A novel DNA vaccine for reduction of PRRSV-induced negative immunomodulatory effects: A proof of concept.

BACKGROUND: Viral-induced interleukin (IL)-10 and regulatory T lymphocytes (Tregs) are believed to play a major role in shaping the immunological and clinical outcomes following Porcine Reproductive and Respiratory Syndrome virus (PRRSV) infection. Recently, it has been shown that PRRSV nucleocapsid (N) protein can induce IL-10 production which is essential for induction of PRRSV-specific Tregs. We hypothesized that immunity to N protein should reduce PRRSV-induced negative immunomodulatory effects which will be essential for establishing proper anti-PRRSV immunity in infected pigs.
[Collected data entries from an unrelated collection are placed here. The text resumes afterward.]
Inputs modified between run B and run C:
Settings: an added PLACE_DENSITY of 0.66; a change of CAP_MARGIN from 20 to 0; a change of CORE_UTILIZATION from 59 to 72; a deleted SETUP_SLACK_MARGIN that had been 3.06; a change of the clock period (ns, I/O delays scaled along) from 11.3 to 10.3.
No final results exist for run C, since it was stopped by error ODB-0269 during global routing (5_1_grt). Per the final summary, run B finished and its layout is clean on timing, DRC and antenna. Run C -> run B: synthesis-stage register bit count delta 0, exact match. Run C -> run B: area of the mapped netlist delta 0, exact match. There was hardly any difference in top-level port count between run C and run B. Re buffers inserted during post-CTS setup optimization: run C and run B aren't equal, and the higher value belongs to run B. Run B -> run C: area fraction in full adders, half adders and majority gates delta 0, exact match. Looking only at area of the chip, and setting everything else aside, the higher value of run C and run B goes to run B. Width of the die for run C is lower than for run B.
==> flow/design.v <==
module adder_32b (a , b, cin, cout, sum);
  input [31:0] a, b;
  input cin;
  output cout;
  output [31:0] sum;
  assign {cout, sum} = a + b + cin;
endmodule
module alu (a, b, ctrl, y, zero);
  input signed [31:0] a, b;
  input [2:0] ctrl;
  output [31:0] y;
  output zero;
  assign y =  (ctrl == 3'b000) ? (a & b) :
              (ctrl == 3'b001) ? (a | b) : 
              (ctrl == 3'b010) ? (a + b) :
              (ctrl == 3'b110) ? (a - b) : ((a<b) ? 32'd1: 32'd0);
  assign zero = (y == 32'd0) ? 1'b1 : 1'b0;
endmodule
== oak ==
## PWU
module PWU 
( 
   va_rdy_o, pa_o, pa_vld_o, pa_fault_o, pw_c_va_o, pw_c_vld_o,
   l1_va_o, l1_cancel_o, l1_va_vld_o, ch_va_o, ch_va_vld_o,
   clk_i, resetn_i, va_i, va_vld_i, pa_rdy_i, pw_c_pa_i, l1_pa_i,
   l1_pa_vld_i, ch_fault_i
   );
Size: about 300 flip-flops, about 210 I/O pins.
export LEC_CHECK = 0
export CAP_MARGIN = 20
export CORE_MARGIN = 2
export CORE_UTILIZATION = 72
export CTS_CLUSTER_DIAMETER = 188
export CTS_CLUSTER_SIZE = 26
export HOLD_SLACK_MARGIN = -0.09
export MAX_ROUTING_LAYER = met4
export SETUP_SLACK_MARGIN = 0.5
export SLEW_MARGIN = 20
create_clock -name core_clock -period 3.49 [get_ports {clk_i}]
run.sh (not shown) runs the stock make flow with config.mk's settings and CLKGATE_MAP_FILE=.
Relative to oak, the following input files were edited for pine:
- CORE_UTILIZATION: 72 -> 69
- CTS_CLUSTER_DIAMETER: 188 -> unset
- MAX_ROUTING_LAYER: met4 -> unset
- CTS_CLUSTER_SIZE: 26 -> unset
- SETUP_SLACK_MARGIN: 0.5 -> 0.34
- HOLD_SLACK_MARGIN: -0.09 -> unset
- ABC_AREA: unset -> 1
- CAP_MARGIN: 20 -> 0
- the clock period (ns, I/O delays scaled along): 3.49 -> 2.02
==> comparison <==
As the logs show, pine stopped at global routing after a tool error, so it never reached the end of the flow. oak ended up with multiplexers as its dominant kind of combinational cell; pine ended up with AND-OR/OR-AND gates. Compared with oak, in pine basic-gate share of the synthesized area counting and, or, nand and nor cells higher, average instance area after synthesis lower, floorplan net count higher. Taking oak as the reference point, the die extent in x of pine rises by 3.5 um. Summary of pine over oak: chip area line of the yosys report rose 120 um2, instance count of the mapped netlist rose 36%, full die area rose about 5%. The total CTS buffers of pine exceeds that of oak by 15. Looking at proportion of synthesized chip area in sequential cells, pine sits below oak. Delta (pine minus oak): area after synthesis higher; yosys cell count rose by 36%.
OBJECTIVES: To investigate the immunomodulatory effects of DNA vaccine encoding a linearized, truncated form of PRRSV-N protein (pORF7t) which was designed to preferentially induce cell-mediated immunity against PRRSV N protein. METHOD: Immunomodulatory effects of the novel DNA vaccine were investigated in an experimental vaccinated-challenged model. In addition, long-term immunomodulatory effects of the DNA vaccine were investigated in vaccinated pigs kept at the PRRSV-positive environment until the end of the fattening period. Pigs were vaccinated either prior to or following natural PRRSV infection. RESULT: The results indicated that pORF7t could modulate the anti-PRRSV immune responses and promote the control of viral replication in the vaccinated-challenged pigs. Immunized pigs exhibited increased numbers of PRRSV-specific activated CD4(+)CD25(+) lymphocytes, reduced numbers of PRRSV-specific Tregs, and rapid viral clearance following infection. In a long-term study, regardless of the time of vaccination, DNA vaccine could modulate the host immune responses, resulted in enhanced PRRSV-specific IFN-γ producing cells, and reduced numbers of PRRSV-specific Tregs, without evidence of enhanced antibody responses. No vaccine adverse reaction was observed throughout the study. CONCLUSION: This study revealed the novel concept that PRRSV-specific immunity can be modulated by induction of cell-mediated immunity against the nucleocapsid protein. This concept could potentially benefit the development of PRRSV management and control strategies.